STOCKHOLM (Rixstep) — 'A world in deep grief', tweeted Carl Bildt last night. But the solidarity of Carl Bildt's Conservatives with the struggle of Mandela has been wobbly.
'Their party was the last one to understand Mandela's importance', says Anders Sannerstedt, political scientist at the University of Lund, Sweden.
When Sweden in 1979 implemented trade sanctions against apartheid South Africa, Nelson Mandela had already been in prison for 17 years.
Six years later in August 1985, the then-leader of the Conservatives, Ulf Adelsohn, got in trouble. At a visit to a Swedish mine in competition with South Africa, he said:
'If we boycott products from South Africa, those poor niggers down there will be out of work.'
During a Q&A with high school students a few weeks later, Carl Bildt tried to explain why his colleague's remark wasn't racist:
'You could also say a Swede is a Swede and a Jew is a Jew.'
Late to Wake Up
Bildt later explained what he meant:
'There are Jews who are Swedes, just as there are niggers who are Swedes, and they've made important contributions to Swedish society.'
'That it's been a long time waking up for the Conservatives is very clear', says political scientist Anders Sannerstedt, who remembers the incidents.
'That wasn't one of Adelsohn's better sound bites. But there were others who also expressed themselves in strange ways, amongst other a member of the Centre (Farmers) Party who traveled to South Africa, returned home, and told everyone that the black people had a good life. He was later forced to resign.'
Should Have Switched
According to Sannerstedt, the Conservatives should have at least changed their position when Mandela was released in 1990.
'And I think that things changed in general when Mandela's political agenda began in earnest in connection with talks with the white regime and de Klerk. When the process of democratisation started to be successful, it should have been clear to all those involved where things were headed. And Carl Bildt was one of those who should have known.'
Three years later in September 1993, then prime minister Carl Bildt and finance and foreign minister Ulf Dinkelspiel wrote their proposition that the law against investments in South Africa should be repealed.
Branded a Commie
But the hostile attitude of some within Bildt's party lasted even longer.

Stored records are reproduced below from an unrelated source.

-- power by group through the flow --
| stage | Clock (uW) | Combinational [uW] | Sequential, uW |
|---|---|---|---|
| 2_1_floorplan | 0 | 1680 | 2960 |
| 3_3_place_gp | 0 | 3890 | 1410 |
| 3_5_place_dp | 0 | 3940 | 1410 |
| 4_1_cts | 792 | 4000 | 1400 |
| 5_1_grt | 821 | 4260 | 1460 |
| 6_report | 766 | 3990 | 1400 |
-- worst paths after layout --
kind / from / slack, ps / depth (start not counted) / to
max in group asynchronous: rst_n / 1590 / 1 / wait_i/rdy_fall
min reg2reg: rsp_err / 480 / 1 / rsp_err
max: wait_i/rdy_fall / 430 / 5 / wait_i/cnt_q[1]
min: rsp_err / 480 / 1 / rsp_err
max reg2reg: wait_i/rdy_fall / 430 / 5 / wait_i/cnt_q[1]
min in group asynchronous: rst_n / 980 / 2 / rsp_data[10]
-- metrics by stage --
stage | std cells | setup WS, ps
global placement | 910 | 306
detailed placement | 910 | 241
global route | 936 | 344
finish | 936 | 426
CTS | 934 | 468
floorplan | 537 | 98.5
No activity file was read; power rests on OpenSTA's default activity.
==> config.mk <==
export PLATFORM = sky130hd
export DESIGN_NAME = audio_ser_rx
export DESIGN_NICKNAME = d
export VERILOG_FILES = /design/src/rtl/audio_ser_rx_pkg.sv /design/src/rtl/audio_ser_rx_ctrl.sv /design/src/rtl/audio_ser_rx_dpath.sv /design/src/rtl/audio_ser_rx.sv
export SDC_FILE = /design/constraint.sdc
export NUM_CORES = 1
export LEC_CHECK = 0
export BUFFER_PORTS_ARGS = -buffer_cell sky130_fd_sc_hd__buf_2
export CAP_MARGIN = 20
export CORE_AREA = 10 10 121 123
export CTS_CLUSTER_SIZE = 20
export DETAILED_ROUTE_END_ITERATION = 6
export DIE_AREA = 0 0 131 133
export GPL_TIMING_DRIVEN = 0
export PLACE_DENSITY_LB_ADDON = 0.05
export SLEW_MARGIN = 20
export SYNTH_ARGS = -nofsm -noshare
export SYNTH_HDL_FRONTEND = slang
export SYNTH_SLANG_ARGS = --single-unit
==> constraint.sdc <==
create_clock -name clk -period 4.1 [get_ports clk]
set_input_delay 0.41 -clock clk [delete_from_list [all_inputs] [get_ports clk]]
set_output_delay 0.41 -clock clk [all_outputs]
set_load 0.02 [all_outputs]
==> src/rtl/audio_ser_rx_pkg.sv <==
package audio_ser_rx_pkg;

  localparam int WORD_W = 24;
  localparam int POS_W  = $clog2(WORD_W);

  typedef enum logic [1:0] {
    FMT_RJ  = 2'd0,
    FMT_I2S = 2'd1,
    FMT_LJ  = 2'd2,
    FMT_DSP = 2'd3
  } fmt_e;

  // strobes from the slot controller to the word datapath
  typedef struct packed {
    logic             clear;
    logic             load;
    logic [POS_W-1:0] pos;
    logic             bitVal;
    logic             doneL;
    logic             doneR;
  } dpCtl_t;

endpackage

==> src/rtl/audio_ser_rx_ctrl.sv <==
module audio_ser_rx_ctrl
  import audio_ser_rx_pkg::*;
#(
  parameter int RJ_DELAY  = 16,
  parameter int SHORT_LEN = 16,
  parameter int IDX_W     = 6
) (
  input  logic             clk,
  input  logic             rstN,
  input  logic             bitClk,
  input  logic             frameClk,
  input  logic             serData,
  input  fmt_e             fmt,
  input  logic [1:0]       lenCode,
  input  logic             packedEn,
  output dpCtl_t           ctl,
  output logic [IDX_W-1:0] effLen
);

  localparam logic [IDX_W-1:0] IDX_MAX = {IDX_W{1'b1}};

  logic bcQ, fcQ, sdQ, bcPrev;
  logic fcLast, fcSeen, synced, chanRight, dspAny, slotDone;
  logic doneLQ, doneRQ;
  logic [IDX_W-1:0] bitIdx;

  logic riseEv, fallEv, isDsp, sampleEv, packedMode;
  logic levelEdge, dspStart, slotStart, newRight, curRight, live, take, lastBit;
  logic [IDX_W-1:0] msbDelay, curIdx, bitNo;

  function automatic logic [IDX_W-1:0] lenOf(input logic [1:0] code);
    case (code)
      2'd0:    lenOf = IDX_W'(16);
      2'd1:    lenOf = IDX_W'(18);
      2'd2:    lenOf = IDX_W'(20);
      default: lenOf = IDX_W'(24);
    endcase
  endfunction

  always_comb begin
    riseEv     = bcQ & ~bcPrev;
    fallEv     = ~bcQ & bcPrev;
    isDsp      = (fmt == FMT_DSP);
    sampleEv   = isDsp ? fallEv : riseEv;
    packedMode = packedEn && (fmt == FMT_RJ || fmt == FMT_LJ);

    if (packedMode || fmt == FMT_RJ) effLen = IDX_W'(SHORT_LEN);
    else                             effLen = lenOf(lenCode);

    if (packedMode)          msbDelay = '0;
    else if (fmt == FMT_RJ)  msbDelay = IDX_W'(RJ_DELAY);
    else if (fmt == FMT_I2S) msbDelay = IDX_W'(1);
    else                     msbDelay = '0;

    levelEdge = sampleEv && fcSeen && !isDsp && (fcQ != fcLast);
    dspStart  = sampleEv && fcSeen && isDsp && fcLast && !fcQ;
    slotStart = levelEdge || dspStart;

    if (isDsp)               newRight = dspAny ? ~chanRight : 1'b0;
    else if (fmt == FMT_I2S) newRight = fcQ;
    else                     newRight = ~fcQ;

    curIdx   = slotStart ? '0 : bitIdx;
    curRight = slotStart ? newRight : chanRight;
    live     = sampleEv && (slotStart || (synced && !slotDone));
    bitNo    = curIdx - msbDelay;
    take     = live && (curIdx >= msbDelay) && (bitNo < effLen);
    lastBit  = take && (bitNo == effLen - IDX_W'(1));

    ctl.clear  = slotStart;
    ctl.load   = take;
    ctl.pos    = bitNo[POS_W-1:0];
    ctl.bitVal = sdQ;
    ctl.doneL  = doneLQ;
    ctl.doneR  = doneRQ;
  end

  always_ff @(posedge clk or negedge rstN) begin
    if (!rstN) begin
      bcQ <= 1'b0; fcQ <= 1'b0; sdQ <= 1'b0; bcPrev <= 1'b0;
      fcLast <= 1'b0; fcSeen <= 1'b0; synced <= 1'b0;
      chanRight <= 1'b0; dspAny <= 1'b0; slotDone <= 1'b0;
      bitIdx <= '0; doneLQ <= 1'b0; doneRQ <= 1'b0;
    end else begin
      bcQ    <= bitClk;
      fcQ    <= frameClk;
      sdQ    <= serData;
      bcPrev <= bcQ;
      if (sampleEv) begin
        fcLast <= fcQ;
        fcSeen <= 1'b1;
      end
      if (slotStart) begin
        synced    <= 1'b1;
        chanRight <= newRight;
        bitIdx    <= IDX_W'(1);
        slotDone  <= 1'b0;
        if (isDsp) dspAny <= 1'b1;
      end else if (sampleEv && bitIdx != IDX_MAX) begin
        bitIdx <= bitIdx + IDX_W'(1);
      end
      if (lastBit) slotDone <= 1'b1;
      doneLQ <= lastBit && !curRight;
      doneRQ <= lastBit && curRight;
    end
  end

  // right-justified words never use more than the fixed short width
  assert_rj_width_R3: assert property (@(posedge clk) disable iff (!rstN)
    (ctl.load && fmt == FMT_RJ) |-> (ctl.pos < POS_W'(SHORT_LEN)));

  // packed slots never write beyond the short width
  assert_packed_width_R7: assert property (@(posedge clk) disable iff (!rstN)
    (ctl.load && packedMode) |-> (ctl.pos < POS_W'(SHORT_LEN)));

  // a completion strobe is always preceded by a bit load
  assert_done_after_load_R9: assert property (@(posedge clk) disable iff (!rstN)
    (ctl.doneL || ctl.doneR) |-> $past(ctl.load));

endmodule

==> src/rtl/audio_ser_rx_dpath.sv <==
module audio_ser_rx_dpath
  import audio_ser_rx_pkg::*;
#(
  parameter int IDX_W = 6
) (
  input  logic              clk,
  input  logic              rstN,
  input  dpCtl_t            ctl,
  input  logic [IDX_W-1:0]  effLen,
  output logic [WORD_W-1:0] leftData,
  output logic [WORD_W-1:0] rightData,
  output logic              leftValid,
  output logic              rightValid
);

  localparam logic [WORD_W-1:0] FULL = {WORD_W{1'b1}};

  logic [WORD_W-1:0] acc, accNext;
  logic [POS_W-1:0]  bitSlot;

  always_comb begin
    bitSlot = POS_W'(WORD_W - 1) - ctl.pos;
    accNext = ctl.clear ? '0 : acc;
    if (ctl.load) accNext[bitSlot] = ctl.bitVal;
  end

  always_ff @(posedge clk or negedge rstN) begin
    if (!rstN) begin
      acc        <= '0;
      leftData   <= '0;
      rightData  <= '0;
      leftValid  <= 1'b0;
      rightValid <= 1'b0;
    end else begin
      acc        <= accNext;
      leftValid  <= ctl.doneL;
      rightValid <= ctl.doneR;
      if (ctl.doneL) leftData  <= acc;
      if (ctl.doneR) rightData <= acc;
    end
  end

  // strobes are exclusive and last one cycle
  assert_strobe_excl_R9: assert property (@(posedge clk) disable iff (!rstN)
    !(leftValid && rightValid));
  assert_strobe_pulse_R9: assert property (@(posedge clk) disable iff (!rstN)
    (leftValid |=> !leftValid) and (rightValid |=> !rightValid));

  // bits below the active word length read zero when a word is announced
  assert_zero_fill_R2: assert property (@(posedge clk) disable iff (!rstN)
    (leftValid |-> ((leftData & (FULL >> effLen)) == '0)) and
    (rightValid |-> ((rightData & (FULL >> effLen)) == '0)));

  // reset clears outputs and strobes
  assert_reset_state_R10: assert property (@(posedge clk)
    !rstN |=> (!leftValid && !rightValid && leftData == '0 && rightData == '0));

endmodule

==> src/rtl/audio_ser_rx.sv <==
module audio_ser_rx
  import audio_ser_rx_pkg::*;
#(
  parameter int RJ_DELAY  = 16,
  parameter int SHORT_LEN = 16,
  parameter int IDX_W     = 6
) (
  input  logic              clk,
  input  logic              rstN,
  input  logic              bitClk,
  input  logic              frameClk,
  input  logic              serData,
  input  logic [1:0]        modePins,
  input  logic [1:0]        modeReg,
  input  logic [1:0]        lenPins,
  input  logic [1:0]        lenReg,
  input  logic              packedEn,
  output logic [WORD_W-1:0] leftData,
  output logic              leftValid,
  output logic [WORD_W-1:0] rightData,
  output logic              rightValid
);

  fmt_e             fmt;
  logic [1:0]       lenCode;
  dpCtl_t           ctl;
  logic [IDX_W-1:0] effLen;

  // both sources have equal weight
  assign fmt     = fmt_e'(modePins | modeReg);
  assign lenCode = lenPins | lenReg;

  audio_ser_rx_ctrl #(
    .RJ_DELAY(RJ_DELAY), .SHORT_LEN(SHORT_LEN), .IDX_W(IDX_W)
  ) ctrl_i (
    .clk(clk), .rstN(rstN), .bitClk(bitClk), .frameClk(frameClk),
    .serData(serData), .fmt(fmt), .lenCode(lenCode), .packedEn(packedEn),
    .ctl(ctl), .effLen(effLen)
  );

  audio_ser_rx_dpath #(.IDX_W(IDX_W)) dpath_i (
    .clk(clk), .rstN(rstN), .ctl(ctl), .effLen(effLen),
    .leftData(leftData), .rightData(rightData),
    .leftValid(leftValid), .rightValid(rightValid)
  );

endmodule
===== config.mk =====
export PLATFORM = sky130hd
export DESIGN_NAME = match_timer
export DESIGN_NICKNAME = d
export VERILOG_FILES = /design/src/rtl/match_timer_pkg.sv /design/src/rtl/match_timer_busy.sv /design/src/rtl/match_timer_counter.sv /design/src/rtl/match_timer_cmp.sv /design/src/rtl/match_timer.sv
export SDC_FILE = /design/constraint.sdc
export NUM_CORES = 1
export LEC_CHECK = 0
export BUFFER_PORTS_ARGS = -buffer_cell sky130_fd_sc_hd__buf_2
export CORE_MARGIN = 3
export CORE_UTILIZATION = 25
export CTS_CLUSTER_SIZE = 30
export DETAILED_ROUTE_END_ITERATION = 10
export GPL_TIMING_DRIVEN = 0
export MAX_ROUTING_LAYER = met4
export PLACE_DENSITY = 0.39
export RECOVER_POWER = 25
export SETUP_SLACK_MARGIN = 0.02
export SLEW_MARGIN = 20
export SYNTH_ARGS = -nofsm -noshare
export SYNTH_HDL_FRONTEND = slang
export SYNTH_SLANG_ARGS = --single-unit

===== constraint.sdc =====
create_clock -name clk -period 1.9 [get_ports clk]
set_input_delay 0.38 -clock clk [delete_from_list [all_inputs] [get_ports clk]]
set_output_delay 0.38 -clock clk [all_outputs]
set_load 0.02 [all_outputs]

After word of Mandela's passing yesterday evening, the Conservative MP Maria Abrahamsson wrote on her blog:
'When I was hired on in the middle of the 1990s as a jurist at the party's parliament chancellery, there was one occasion I let slip that Mandela was my big idol, and I was called a communist by my older party colleagues. Things were different back then.'
Ulf Adelsohn says he can't believe anyone would have said such a thing to Abrahamsson. And about the commotion about his own statement from 1985 he says:
'I went against my own party line on the boycott of South African goods already in 1967. It's just ridiculous that 18 years later people call me a racist and use that in an election campaign. That had nothing to do with my views.'
Parties Have No Regrets
Anders Sannerstedt says it's rare political parties express regret.
'Individuals can come crawling, but not parties. It's only in Japan where it's customary. What they'll do instead is to claim that they've 'misjudged' something.'
Ulf Adelsohn does not agree with Sannerstedt that the party of Carl Bildt woke up too late.
'That political scientist is probably a social democrat.'
Carl Bildt's Conservatives, going under a number of different names over the past 90 years, have consistently opposed every major social and political reform since the 1920s, including the right for women to vote, abortions, the 40-hour work week, and universal health care. The list is endless.